What Can Stay Outside

When the water temperatures drop to 40°F, it's time to remove your pond pumps and any water features. Running pumps and water features in the pond as the temperature drops can lead to overcooling, which is harmful to fish. 

Water features can also be damaged as ice starts to form. Pond pumps and water feature pumps are meant to have water running through them at all times. Ice can block the tubing and lead the pump to run dry and overheat or burn out. Water left in tubing and pumps expands as it turns into ice; this can cause cracking. Carefully drain pond pumps, fountains, and any tubing and relocate to a warmer area for the duration of winter.

You can leave more aesthetic products like birdbaths and spitters (without the tubing) as long as no water is left in them. Lights (unless in the deepest part of the pond), floating foggers, and other pond accessories should be moved out of the pond and stored inside to prevent damage from ice.

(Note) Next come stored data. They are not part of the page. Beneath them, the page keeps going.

File: src/rtl/lvda_pkg.sv
// lvda_pkg
//   Shared definitions for the LVDA PIO address path.
//   - pio_state_e    : receive/hold FSM states
//   - LVDA_ADDR_BITS : default serial address width
//   - BIT_CNT_W      : width of the serial bit counter
//   - HOLD_CNT_W     : width of the ADV hold counter
package lvda_pkg;

  typedef enum logic [2:0] {
    ST_IDLE   = 3'd0,
    ST_SHIFT  = 3'd1,
    ST_PARITY = 3'd2,
    ST_LOAD   = 3'd3,
    ST_HOLD   = 3'd4
  } pio_state_e;

  localparam int LVDA_ADDR_BITS = 9;
  localparam int BIT_CNT_W      = 4;
  localparam int HOLD_CNT_W     = 4;

endpackage

File: src/rtl/pio_bit_counter.sv
// pio_bit_counter
//   Loadable up/down counter with a terminal-count flag. Used once as the
//   serial bit counter (counting up) and once as the ADV hold counter
//   (counting down).
//   Ports:
//     clk_i      clock, rising edge
//     rst_i      synchronous active-high reset (count -> 0)
//     load_i     load load_val_i (wins over en_i)
//     load_val_i value to load
//     en_i       step the counter by one
//     down_i     step direction: 1 = decrement, 0 = increment
//     tc_val_i   terminal value to compare against
//     tc_o       high while the count equals tc_val_i
module pio_bit_counter #(
  parameter int W = 4
) (
  input  logic         clk_i,
  input  logic         rst_i,
  input  logic         load_i,
  input  logic [W-1:0] load_val_i,
  input  logic         en_i,
  input  logic         down_i,
  input  logic [W-1:0] tc_val_i,
  output logic         tc_o
);

  logic [W-1:0] cnt_q;
  logic [W-1:0] cnt_d;

  always_comb begin
    cnt_d = cnt_q;
    if (load_i) begin
      cnt_d = load_val_i;
    end else if (en_i) begin
      cnt_d = down_i ? (cnt_q - W'(1)) : (cnt_q + W'(1));
    end
  end

  always_ff @(posedge clk_i) begin
    if (rst_i) begin
      cnt_q <= '0;
    end else begin
      cnt_q <= cnt_d;
    end
  end

  assign tc_o = (cnt_q == tc_val_i);

endmodule

File: src/rtl/pio_address_shift_register.sv
// pio_address_shift_register
//   Receives the serial PIO address word (MSB first, one bit per BSTB),
//   presents it as true/complement parallel levels and raises ADV for
//   HOLD_CYCLES clocks after each good frame.
//   Optional feature macro: LVDA_PIO_PARITY_CHECK_EN adds a trailing
//   odd-parity bit and the PERR pulse; undefined, PERR is tied low.
//   Ports:
//     SIM_CLK  clock, rising edge
//     SIM_RST  synchronous active-high reset
//     ASER     serial data, sampled when BSTB=1
//     BSTB     bit-time strobe
//     AFRM     frame start, qualifies bit 1 together with BSTB
//     ADR      held address, true form (MSB = bit 1)
//     ADRN     complement of ADR
//     ADV      address-valid window
//     PERR     one-cycle parity-error pulse
//   Handshake: there is no back-pressure. A bit is transferred in every
//   cycle where BSTB=1; AFRM&BSTB always restarts the frame from any state
//   that is collecting bits or holding ADV.
module pio_address_shift_register
  import lvda_pkg::*;
#(
  parameter int ADDR_BITS   = LVDA_ADDR_BITS,
  parameter int HOLD_CYCLES = 4
) (
  input  logic                 SIM_CLK,
  input  logic                 SIM_RST,
  input  logic                 ASER,
  input  logic                 BSTB,
  input  logic                 AFRM,
  output logic [ADDR_BITS-1:0] ADR,
  output logic [ADDR_BITS-1:0] ADRN,
  output logic                 ADV,
  output logic                 PERR
);

  pio_state_e state_q, state_d;
  logic [ADDR_BITS-1:0] shreg_q, shreg_d;
  logic [ADDR_BITS-1:0] adr_q, adr_d;

  logic frame_start;
  logic bc_load, bc_en, bc_tc;
  logic hc_load, hc_en, hc_tc;

`ifdef LVDA_PIO_PARITY_CHECK_EN
  logic perr_q, perr_d;
  logic parity_ok;
  // Odd parity over the address word plus the parity bit on ASER.
  assign parity_ok = ^{shreg_q, ASER};
`endif

  assign frame_start = AFRM & BSTB;

  // Bit counter: bc_tc marks the last address bit still to come.
  pio_bit_counter #(.W(BIT_CNT_W)) u_bit_cnt (
    .clk_i      (SIM_CLK),
    .rst_i      (SIM_RST),
    .load_i     (bc_load),
    .load_val_i (BIT_CNT_W'(1)),
    .en_i       (bc_en),
    .down_i     (1'b0),
    .tc_val_i   (BIT_CNT_W'(ADDR_BITS - 1)),
    .tc_o       (bc_tc)
  );

  // Hold counter: leaving HOLD as it steps from 1 to 0 gives exactly
  // HOLD_CYCLES cycles of ADV.
  pio_bit_counter #(.W(HOLD_CNT_W)) u_hold_cnt (
    .clk_i      (SIM_CLK),
    .rst_i      (SIM_RST),
    .load_i     (hc_load),
    .load_val_i (HOLD_CNT_W'(HOLD_CYCLES)),
    .en_i       (hc_en),
    .down_i     (1'b1),
    .tc_val_i   (HOLD_CNT_W'(1)),
    .tc_o       (hc_tc)
  );

  always_comb begin
    state_d = state_q;
    shreg_d = shreg_q;
    adr_d   = adr_q;
    bc_load = 1'b0;
    bc_en   = 1'b0;
    hc_load = 1'b0;
    hc_en   = 1'b0;
`ifdef LVDA_PIO_PARITY_CHECK_EN
    perr_d  = 1'b0;
`endif

    unique case (state_q)
      ST_IDLE: begin
        if (frame_start) begin
          shreg_d    = '0;
          shreg_d[0] = ASER;
          bc_load    = 1'b1;
          state_d    = ST_SHIFT;
        end
      end

      ST_SHIFT: begin
        if (frame_start) begin
          shreg_d    = '0;
          shreg_d[0] = ASER;
          bc_load    = 1'b1;
        end else if (BSTB) begin
          shreg_d = {shreg_q[ADDR_BITS-2:0], ASER};
          bc_en   = 1'b1;
          if (bc_tc) begin
`ifdef LVDA_PIO_PARITY_CHECK_EN
            state_d = ST_PARITY;
`else
            state_d = ST_LOAD;
`endif
          end
        end
      end

      ST_PARITY: begin
`ifdef LVDA_PIO_PARITY_CHECK_EN
        if (frame_start) begin
          shreg_d    = '0;
          shreg_d[0] = ASER;
          bc_load    = 1'b1;
          state_d    = ST_SHIFT;
        end else if (BSTB) begin
          if (parity_ok) begin
            state_d = ST_LOAD;
          end else begin
            perr_d  = 1'b1;
            state_d = ST_IDLE;
          end
        end
`else
        state_d = ST_IDLE;
`endif
      end

      ST_LOAD: begin
        adr_d   = shreg_q;
        hc_load = 1'b1;
        state_d = ST_HOLD;
      end

      ST_HOLD: begin
        if (frame_start) begin
          shreg_d    = '0;
          shreg_d[0] = ASER;
          bc_load    = 1'b1;
          state_d    = ST_SHIFT;
        end else begin
          hc_en = 1'b1;
          if (hc_tc) begin
            state_d = ST_IDLE;
          end
        end
      end

      default: state_d = ST_IDLE;
    endcase
  end

  always_ff @(posedge SIM_CLK) begin
    if (SIM_RST) begin
      state_q <= ST_IDLE;
      shreg_q <= '0;
      adr_q   <= '0;
`ifdef LVDA_PIO_PARITY_CHECK_EN
      perr_q  <= 1'b0;
`endif
    end else begin
      state_q <= state_d;
      shreg_q <= shreg_d;
      adr_q   <= adr_d;
`ifdef LVDA_PIO_PARITY_CHECK_EN
      perr_q  <= perr_d;
`endif
    end
  end

  assign ADR  = adr_q;
  assign ADRN = ~adr_q;
  // ADV is a pure decode of the state register, so it changes on the same
  // edge as ADR.
  assign ADV  = (state_q == ST_HOLD);

`ifdef LVDA_PIO_PARITY_CHECK_EN
  assign PERR = perr_q;
`else
  assign PERR = 1'b0;
`endif

endmodule

File: config.mk
export PLATFORM = sky130hd
export DESIGN_NAME = pio_address_shift_register
export DESIGN_NICKNAME = d
export VERILOG_FILES = /design/src/rtl/lvda_pkg.sv /design/src/rtl/pio_bit_counter.sv /design/src/rtl/pio_address_shift_register.sv
export SDC_FILE = /design/constraint.sdc
export NUM_CORES = 1
export LEC_CHECK = 0
export CAP_MARGIN = 20
export CORE_MARGIN = 2
export CORE_UTILIZATION = 43
export DETAILED_ROUTE_END_ITERATION = 8
export HOLD_SLACK_MARGIN = 0.03
export PLACE_DENSITY = 0.62
export SYNTH_ARGS = -nofsm -noshare
export SYNTH_HDL_FRONTEND = slang
export SYNTH_HIERARCHICAL = 1
export SYNTH_SLANG_ARGS = --single-unit
export TNS_END_PERCENT = 10
File: constraint.sdc
create_clock -name SIM_CLK -period 2.34 [get_ports SIM_CLK]
set_clock_uncertainty 0.15 [all_clocks]
set_input_delay 0.351 -clock SIM_CLK [delete_from_list [all_inputs] [get_ports SIM_CLK]]
set_output_delay 0.351 -clock SIM_CLK [all_outputs]
set_load 0.1 [all_outputs]
==> metrics.cfg, run 1 <==
[floorplan]
floorplan.initialDensity_pct=45.4
io_pins=25
die-width_um=63.8
die_h_um=63.8
die_area_um2=4070
core_um2=3390
row_count=21

[routing]
drc=0
wl_mm=2.83
firstDrtPassIters=4
drt-initial-drc-count=35
ant_nets=0
wire_per_inst_um=10.9
vias_per_cell=4.64
vias=1207

[flow_run]
max-cap-violations=0

[min_path]
hold_end=shreg_q[0]
worstHoldStart=shreg_q[0]
hold_depth=2
min_path_type=reg -> reg

[cts]
htreeDepth=2
insertion_delay_ns=0.33
cts_buffers=5
clk_pin_slew_ns=0.10
cts.path.max_buffers=2
ctsRootBufferMaster=clkbuf_4
cts_hold_buf=0
cts_tree=built
cts.sinks=29
ctsResizeCount=0
post_cts_buffers=0

[synth]
yosysWarnings=6
syn_avg_cell_area_um2=9.50
synth_seq_cells=29
yosysTopAreaCell=dfxtp_1
syn_inst=162
ys_types=35
synthTopCellsByArea=dfxtp_1 38%, mux2i_1 7.8%, xor2_1 6.8%, a32o_2 5.9%, inv_1 5.1%
synth_area_um2=1540
yosysSeqAreaShare_pct=37.7
yosysTopAreaCellShare_pct=37.7

[sta]
max_slew.worst_pin.slew_ns=0.526
slew_viol_final=0
final_hold_viol_count=0
min_period_over_period_pct=80.3
finalCriticalPeriod_ns=1.88
fin_tns_setup_ns=0
setup_viol=0
slew_headroom_pct=64.6
maxClockFrequency_mhz=532
grt_setup_unrepaired=no

[cells_and_area]
final_core_util_pct=57.8
area_growth_pct=27.4
layout_commonest_cell=dfxtp_1
finalNetCount=224
final_cell_mix=29 x dfxtp_1, 25 x conb_1, 22 x buf_4, 21 x inv_1, 13 x nor2_1
insertedDiodeCount=0
num-fill-cells=321
layout-drive-gt1-share_pct=21.0

[critical_path]
critPathSlowestCell=clkdlybuf4s50_1
slowest_delay_ns=0.59
reg2reg_to=u_bit_cnt/cnt_q[3]
path_cells=clkdlybuf4s50_1 > inv_1 > a211oi_1 > nand2b_4 > nor3b_1 > a311o_1
path_delay_family=compound AO/OA/AOI/OAI gates
cp-end-kind=register
rr_worst_depth=5
required_ns=2.42
path_buf_inv=2
rr_startpoint=state_q[1]
reg2reg_setup_slack_ns=0.55
cp-start-kind=input pin
path_max_fanout=5
path_class=in -> reg
critical_path_arrival_ns=1.96

[place]
dp_hpwl_mm=2.14
numPortBuffers=23
gp_congestion=0.739

[global_route]
grtUsageTotal_pct=16.0
grt_max_degree=26
grt.overflow.total=0
grt_pass1_vias=1196
antenna_found_initial=0
grt_pass1_wl_mm=5.04

[power_and_ir_drop]
power.density_nw_per_um2=535
peakVddDrop_mv=0.413
p_leak_nw=0.932

[outcome]
status=finished clean

## final cells by class
cell class | instances | area (um^2) | share of cell area, %
Tap cell | 46 | 57.6 | 2.94
Clock inverter | 2 | 37.5 | 1.91
Inverter | 22 | 82.6 | 4.21
Multi-Input combinational cell | 128 | 926 | 47.2
Clock buffer | 6 | 51.3 | 2.62
Timing Repair Buffer | 27 | 225 | 11.5
Sequential cell | 29 | 581 | 29.6
## sequential cells by signal, indices dropped and copies added (netlist names)
name and flops:
ADR 9, shreg_q 9, u_bit_cnt/cnt_q 4, u_hold_cnt/cnt_q 4, state_q 3
## metal layers
layer / vias up / global-route usage (%) / wire (um)
met5: - / 0 / 0
met3: 7 / 3.70 / 125
met1: 538 / 18.4 / 1240
met4: 0 / 8.15 / 68
li1: 633 / - / -
met2: 29 / 27.5 / 1390
## power breakdown
group	leakage, nW	switching (mW)	internal [mW]	total (mW)
sequential	0.234	0.00896	0.500	0.509
combinational	0.653	0.0597	0.0414	0.101
clock	0.0445	0.185	0.254	0.439
total	0.932	0.254	0.795	1.05
## worst reg2reg max path, delay by kind of cell (launching register included)
family	cells	cell delay [ns]
DFF	1	0.37
and+or+nand+nor	3	0.49
AOI/OAI and AO/OA	2	0.68
## worst max path at each step
stage	from	endpoint	slack (ns)	cells past startpoint
2_1_floorplan	state_q[0]	u_hold_cnt/cnt_q[3]	0.01	5
3_3_place_gp	AFRM	u_bit_cnt/cnt_q[3]	0.18	6
3_5_place_dp	AFRM	u_bit_cnt/cnt_q[3]	0.14	6
4_1_cts	AFRM	u_bit_cnt/cnt_q[3]	0.46	6
5_1_grt	AFRM	u_bit_cnt/cnt_q[3]	0.40	6
6_report	AFRM	u_bit_cnt/cnt_q[3]	0.46	6
## cell usage after synthesis (all sizes together)
library cell,number
a211oi,1
dfxtp,29
buf,5
nand2b,5
fa,2
a21o,1
and2,2
nor2,13
or3b,2
xnor2,2
mux2i,12
conb,2
inv,21
a2111oi,2
nor4,3
nor3b,3
nor3,2
ha,4
nand3,2
clkinv,1
xor2,12
a311o,2
a221oi,2
nand3b,2
o21a,1
nand2,9
a211o,2
a32o,8
a21oi,9
clkbuf,1
## through the flow
step / hold slack (ns) / setup WS (ns) / cell area, um^2 / total power, mW / instances
5_1_grt: 0.365 / 0.404 / 1960 / 1.10 / 260
4_1_cts: 0.348 / 0.456 / 1960 / 1.06 / 260
2_1_floorplan: 0.270 / 0.0139 / 1640 / 0.595 / 185
6_report: 0.343 / 0.462 / 1960 / 1.05 / 260
3_5_place_dp: 0.335 / 0.142 / 1870 / 0.621 / 252
3_3_place_gp: 0.327 / 0.179 / 1870 / 0.617 / 252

Winter is an interesting time for pond owners, as many have to shut down their ponds and wait for the temperatures to warm back up in the springtime to resume water gardening again. Understanding what happens while your pond is shut down and what your fish are up to can help you figure out your winter plan. Whether or not shutting down your pond and letting it freeze over is a good option for your pond depends on a few factors, including pond depth, climate, and what type of pond life you have. Once you feel confident about shutting down your pond or relocating your fish, you can enjoy winter and relax!